While ophthalmic training in both HKSAR and China lasts for six years in general, and residents in both settings tend to receive all of their residency training at a single institution, there are important differences. Ophthalmology residents in the HKSAR are trained in public hospitals under the jurisdiction of a body known as the Hospital Authority, with training content regulated according to the guidelines of the Hong Kong College of Ophthalmology. Unlike the situation in HKSAR and many other settings, where a single pathway is available for specialty clinical training in ophthalmology, in China multiple venues provide options for young doctors seeking their initial hands-on clinical experiences. In addition to formal residency training, where hands-on opportunities may be limited, graduate training at the masters and doctoral level is often expected to include clinical rotations. Finally, surgical programs in rural areas offered by non-governmental organizations such as Lifeline Express are also an increasingly popular venue for the training of young doctors, though these experiences may or may not be supervised. Few criteria exist at the national level for the quantity and quality of training offered through these adjunct pathways. A system of standards and enforcement paralleling that in the HKSAR and many other countries appears to be needed for resident training in China. Published recommendations by the International Council of Ophthalmology (ICO)  and the Asia-Pacific Academy of Ophthalmology (APAO)  provide helpful guidelines for establishing such standards.
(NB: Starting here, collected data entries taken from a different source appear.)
Source: an optimization exercise on an open RTL-to-GDS flow (aim: small area and a short achievable clock period). Production flows keep margins and buffers that such runs may drop.
The RTL was checked by simulation tests, not by an equivalence proof against the original design.

## flow/design.v (module list and top-level ports; edited modules follow where they fit)
// module Integrator: 909 lines
// module Integrator_fa: 6 lines
// module Integrator_ha: 6 lines
// module Integrator_xor: 5 lines
// module Integrator_maj: 5 lines
// module Integrator_mux: 5 lines
// module Integrator_aoi: 5 lines
// module Integrator_inv: 5 lines
// module Integrator_nand: 5 lines
// module Integrator_nor: 5 lines
// module Integrator_oai: 5 lines
// module Integrator_xnor: 5 lines
module Integrator
          (clk,
           reset,
           In,
           Out);
  // ...
==> flow/flow/run.sh <==
#!/bin/bash
# Layout flow: the standard synthesis and ORFS layout (standard.sh) with two
# changes to how the layout is made:
#  - the input and output ports get plain buffer cells (buffer_ports
#    -buffer_cell) instead of the delay cells buffer_ports picks by itself;
#  - clock tree synthesis adds no dummy loads (-dont_use_dummy_load); the
#    other CTS arguments are the ones ORFS builds from config.mk.
# Each step's full output goes to a log file here (ORFS keeps its own per-step
# logs under orfs/logs).
set -euo pipefail
export BUFFER_PORTS_ARGS="-buffer_cell sky130_fd_sc_hd__buf_2"
export CTS_ARGS="-sink_clustering_enable -repair_clock_nets -sink_clustering_size 30 -sink_clustering_max_diameter 100 -buf_list {sky130_fd_sc_hd__clkbuf_4 sky130_fd_sc_hd__clkbuf_8} -dont_use_dummy_load"
bash standard.sh synth > run_synth.log 2>&1
bash standard.sh > run_layout.log 2>&1
==> flow/standard.sh <==
#!/bin/bash
# synth_recipe.tcl (not shown) runs the flow's synth.tcl, then flattens the netlist and writes it again
# the make line also repeats each setting of config.mk as NAME=value (left out here)
make -C /OpenROAD-flow-scripts/flow DESIGN_CONFIG=/design/flow/config.mk WORK_HOME=/design/flow/orfs CLKGATE_MAP_FILE= SYNTH_SCRIPT=/design/flow/synth_recipe.tcl "${@:-finish}"
==> flow/config.mk <==
export PLATFORM = sky130hd
export DESIGN_NAME = Integrator
export DESIGN_NICKNAME = Integrator
export VERILOG_FILES = /design/flow/design.v
export SDC_FILE = /design/flow/constraint.sdc
export NUM_CORES = 4
export LEC_CHECK = 0
export CAP_MARGIN = 20
export CORE_MARGIN = 2
export CORE_UTILIZATION = 40
export CTS_BUF_LIST = sky130_fd_sc_hd__clkbuf_4 sky130_fd_sc_hd__clkbuf_8
export CTS_CLUSTER_DIAMETER = 100
export CTS_CLUSTER_SIZE = 30
export SETUP_SLACK_MARGIN = 4.8
export SLEW_MARGIN = 20
export SYNTH_HIERARCHICAL = 1
export SYNTH_MINIMUM_KEEP_SIZE = 0
==> flow/constraint.sdc <==
create_clock -name core_clock -period 14.0 [get_ports {clk}]
set_input_delay 2.8000 -clock core_clock [delete_from_list [all_inputs] [get_ports {clk}]]
set_output_delay 2.8000 -clock core_clock [all_outputs]
set_load 0.01 [all_outputs]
The strengths of the current report are that it provides for the first time an overview of important differences between ophthalmology resident training in China and the nearby HKSAR. The same questionnaires and protocol were used to gather data from two systems under the same government, bringing to light an important problem in view of China’s low CSR. Weaknesses include the small numbers of both programs and residents and lack of randomized selection of programs, both resulting in some uncertainty with regard to the representativeness of the sample. To some extent the resulting bias is deliberate: we preferentially-selected only the best-known training centers in China in order to avoid the potential criticism that the problem of lack of hands-on training is associated mostly or in part with second-tier institutions. If this problem is widespread at the best known institutions, it seems a reasonable inference that less-respected training centers may be equally affected, though we cannot be certain of this. It must also be acknowledged the numbers of surgeries and other data were self-reported and thus also subject to bias, though deliberate under-reporting of surgical experience does not seem likely.
However, given the very large and consistent reported disparities, it seems likely that these results represent real differences in residency training between China and the more typical international instruction system used in the HKSAR. Further studies are warranted to document resident training practices in China, and most importantly, to determine what interventions might be successful in strengthening these systems. Data from other settings would allow our primary hypothesis to be tested directly, namely that fewer hands-on training opportunities during residency training are correlated with lower rates of later surgical service output, particularly for cataract, the world’s leading cause of blindness.
Wenzhou Medical University, R&D Fund, No. QIJ13009; Dr Congdon is supported by a Thousand Man Plan grant from the Chinese government.